=== Begin Enclosure ===
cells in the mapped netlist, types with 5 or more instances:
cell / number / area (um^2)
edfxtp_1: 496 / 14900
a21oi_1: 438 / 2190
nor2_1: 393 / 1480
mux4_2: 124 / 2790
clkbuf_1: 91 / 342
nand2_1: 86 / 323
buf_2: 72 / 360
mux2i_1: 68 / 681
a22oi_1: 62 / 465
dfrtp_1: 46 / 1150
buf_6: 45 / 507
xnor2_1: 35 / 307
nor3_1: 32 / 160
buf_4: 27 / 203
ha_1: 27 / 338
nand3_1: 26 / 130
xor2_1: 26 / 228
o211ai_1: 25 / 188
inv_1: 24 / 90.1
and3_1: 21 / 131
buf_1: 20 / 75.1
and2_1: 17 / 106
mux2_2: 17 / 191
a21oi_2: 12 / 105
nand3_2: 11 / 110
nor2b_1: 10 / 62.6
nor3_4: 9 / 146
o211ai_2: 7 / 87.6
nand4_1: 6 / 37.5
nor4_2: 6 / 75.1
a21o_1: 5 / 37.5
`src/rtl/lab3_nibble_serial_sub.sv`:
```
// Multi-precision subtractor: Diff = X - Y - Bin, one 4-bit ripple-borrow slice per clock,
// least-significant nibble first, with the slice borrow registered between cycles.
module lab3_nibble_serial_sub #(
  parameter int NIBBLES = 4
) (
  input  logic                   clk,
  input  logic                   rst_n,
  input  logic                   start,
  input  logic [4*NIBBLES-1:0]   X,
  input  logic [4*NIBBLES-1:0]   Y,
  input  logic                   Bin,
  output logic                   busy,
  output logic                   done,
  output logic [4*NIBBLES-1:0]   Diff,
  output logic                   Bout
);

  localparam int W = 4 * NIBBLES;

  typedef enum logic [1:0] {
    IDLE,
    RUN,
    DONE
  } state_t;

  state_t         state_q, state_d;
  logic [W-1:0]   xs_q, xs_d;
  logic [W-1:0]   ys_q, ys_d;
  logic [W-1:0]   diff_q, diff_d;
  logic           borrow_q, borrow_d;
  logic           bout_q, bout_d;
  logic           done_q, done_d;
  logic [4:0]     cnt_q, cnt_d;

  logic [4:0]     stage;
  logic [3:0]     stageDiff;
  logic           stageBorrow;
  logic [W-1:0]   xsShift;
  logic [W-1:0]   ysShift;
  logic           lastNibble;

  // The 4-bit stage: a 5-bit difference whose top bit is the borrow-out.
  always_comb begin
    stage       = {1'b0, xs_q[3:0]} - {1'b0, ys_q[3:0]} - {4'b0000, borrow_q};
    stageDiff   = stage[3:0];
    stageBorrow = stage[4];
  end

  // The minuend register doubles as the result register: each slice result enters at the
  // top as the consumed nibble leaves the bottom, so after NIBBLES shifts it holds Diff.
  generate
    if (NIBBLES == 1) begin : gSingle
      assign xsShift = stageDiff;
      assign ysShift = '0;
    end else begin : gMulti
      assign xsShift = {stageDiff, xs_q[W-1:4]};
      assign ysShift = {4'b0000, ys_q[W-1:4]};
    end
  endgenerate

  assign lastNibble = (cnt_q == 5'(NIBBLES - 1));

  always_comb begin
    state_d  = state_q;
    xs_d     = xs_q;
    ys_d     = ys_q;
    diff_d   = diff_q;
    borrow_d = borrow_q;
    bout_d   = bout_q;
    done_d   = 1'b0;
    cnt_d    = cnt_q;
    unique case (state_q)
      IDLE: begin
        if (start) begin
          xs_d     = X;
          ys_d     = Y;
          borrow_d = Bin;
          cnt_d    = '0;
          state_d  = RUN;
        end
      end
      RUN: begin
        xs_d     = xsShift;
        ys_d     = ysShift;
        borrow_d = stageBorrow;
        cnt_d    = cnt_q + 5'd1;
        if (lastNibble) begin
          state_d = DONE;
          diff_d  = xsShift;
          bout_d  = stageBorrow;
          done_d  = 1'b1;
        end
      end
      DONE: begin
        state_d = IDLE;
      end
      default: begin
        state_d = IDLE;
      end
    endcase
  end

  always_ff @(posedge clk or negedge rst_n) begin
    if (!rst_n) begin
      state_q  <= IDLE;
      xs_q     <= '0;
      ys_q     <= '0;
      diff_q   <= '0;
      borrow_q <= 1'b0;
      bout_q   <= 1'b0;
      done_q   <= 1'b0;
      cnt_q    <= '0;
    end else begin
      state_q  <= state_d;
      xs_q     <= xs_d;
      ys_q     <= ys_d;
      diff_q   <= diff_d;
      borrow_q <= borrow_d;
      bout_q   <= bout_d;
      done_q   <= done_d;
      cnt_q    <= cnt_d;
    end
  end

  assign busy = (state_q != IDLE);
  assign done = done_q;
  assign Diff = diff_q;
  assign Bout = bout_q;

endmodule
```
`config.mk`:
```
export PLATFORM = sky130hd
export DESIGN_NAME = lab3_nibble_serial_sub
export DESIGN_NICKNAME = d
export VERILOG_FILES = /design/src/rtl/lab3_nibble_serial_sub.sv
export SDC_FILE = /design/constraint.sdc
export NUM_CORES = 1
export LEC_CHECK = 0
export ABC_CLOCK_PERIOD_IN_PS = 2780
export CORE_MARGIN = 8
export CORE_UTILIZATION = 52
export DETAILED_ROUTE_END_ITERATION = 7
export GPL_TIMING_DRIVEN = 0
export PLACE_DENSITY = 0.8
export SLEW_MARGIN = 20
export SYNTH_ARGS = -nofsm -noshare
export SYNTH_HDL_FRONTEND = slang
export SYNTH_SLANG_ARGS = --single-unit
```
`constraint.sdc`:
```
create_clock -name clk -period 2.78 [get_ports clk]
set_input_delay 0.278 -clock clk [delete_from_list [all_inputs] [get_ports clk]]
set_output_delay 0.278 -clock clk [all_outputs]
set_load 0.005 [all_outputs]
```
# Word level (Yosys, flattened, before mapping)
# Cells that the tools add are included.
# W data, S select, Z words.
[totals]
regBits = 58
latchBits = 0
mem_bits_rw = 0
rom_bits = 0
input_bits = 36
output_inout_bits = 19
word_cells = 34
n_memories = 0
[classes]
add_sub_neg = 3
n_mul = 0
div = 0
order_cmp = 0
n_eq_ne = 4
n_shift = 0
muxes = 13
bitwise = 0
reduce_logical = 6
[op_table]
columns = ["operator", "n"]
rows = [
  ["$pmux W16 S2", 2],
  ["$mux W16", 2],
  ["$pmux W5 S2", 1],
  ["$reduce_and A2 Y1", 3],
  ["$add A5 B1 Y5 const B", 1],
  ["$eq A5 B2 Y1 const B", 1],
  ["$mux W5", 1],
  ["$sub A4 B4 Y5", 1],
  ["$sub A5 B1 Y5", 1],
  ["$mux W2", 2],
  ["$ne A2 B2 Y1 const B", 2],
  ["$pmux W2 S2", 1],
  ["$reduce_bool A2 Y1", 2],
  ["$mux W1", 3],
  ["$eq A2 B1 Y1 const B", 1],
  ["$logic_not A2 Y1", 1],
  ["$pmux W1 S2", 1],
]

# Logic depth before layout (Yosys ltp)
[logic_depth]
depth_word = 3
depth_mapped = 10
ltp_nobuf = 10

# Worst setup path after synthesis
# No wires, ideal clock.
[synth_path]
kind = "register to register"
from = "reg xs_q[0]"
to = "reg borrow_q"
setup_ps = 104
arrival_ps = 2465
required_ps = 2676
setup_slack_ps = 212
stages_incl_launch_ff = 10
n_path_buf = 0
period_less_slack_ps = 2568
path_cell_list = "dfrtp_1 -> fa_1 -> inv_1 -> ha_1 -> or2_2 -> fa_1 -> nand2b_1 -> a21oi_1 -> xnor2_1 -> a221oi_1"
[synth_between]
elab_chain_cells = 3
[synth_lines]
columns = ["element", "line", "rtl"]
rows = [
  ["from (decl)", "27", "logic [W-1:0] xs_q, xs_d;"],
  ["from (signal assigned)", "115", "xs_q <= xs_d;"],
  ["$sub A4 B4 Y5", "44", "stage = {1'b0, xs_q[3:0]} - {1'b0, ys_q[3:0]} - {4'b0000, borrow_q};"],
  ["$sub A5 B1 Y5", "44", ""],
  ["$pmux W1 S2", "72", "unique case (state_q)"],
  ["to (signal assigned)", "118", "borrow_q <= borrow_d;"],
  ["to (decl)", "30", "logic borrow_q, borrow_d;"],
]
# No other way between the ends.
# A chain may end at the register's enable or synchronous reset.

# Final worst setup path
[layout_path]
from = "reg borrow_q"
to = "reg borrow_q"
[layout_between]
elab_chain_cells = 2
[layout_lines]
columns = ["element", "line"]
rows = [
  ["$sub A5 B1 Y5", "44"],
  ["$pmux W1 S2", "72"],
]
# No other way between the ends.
=== End Enclosure ===
• _Task requirements_: Send back exactly the lines of the listing above starting at the one with "ha_1: 27 / 338" and ending at the one with "nor4_2: 6 / 75.1", inclusive, and no others.

• _Solution to the exercise_:
ha_1: 27 / 338
nand3_1: 26 / 130
xor2_1: 26 / 228
o211ai_1: 25 / 188
inv_1: 24 / 90.1
and3_1: 21 / 131
buf_1: 20 / 75.1
and2_1: 17 / 106
mux2_2: 17 / 191
a21oi_2: 12 / 105
nand3_2: 11 / 110
nor2b_1: 10 / 62.6
nor3_4: 9 / 146
o211ai_2: 7 / 87.6
nand4_1: 6 / 37.5
nor4_2: 6 / 75.1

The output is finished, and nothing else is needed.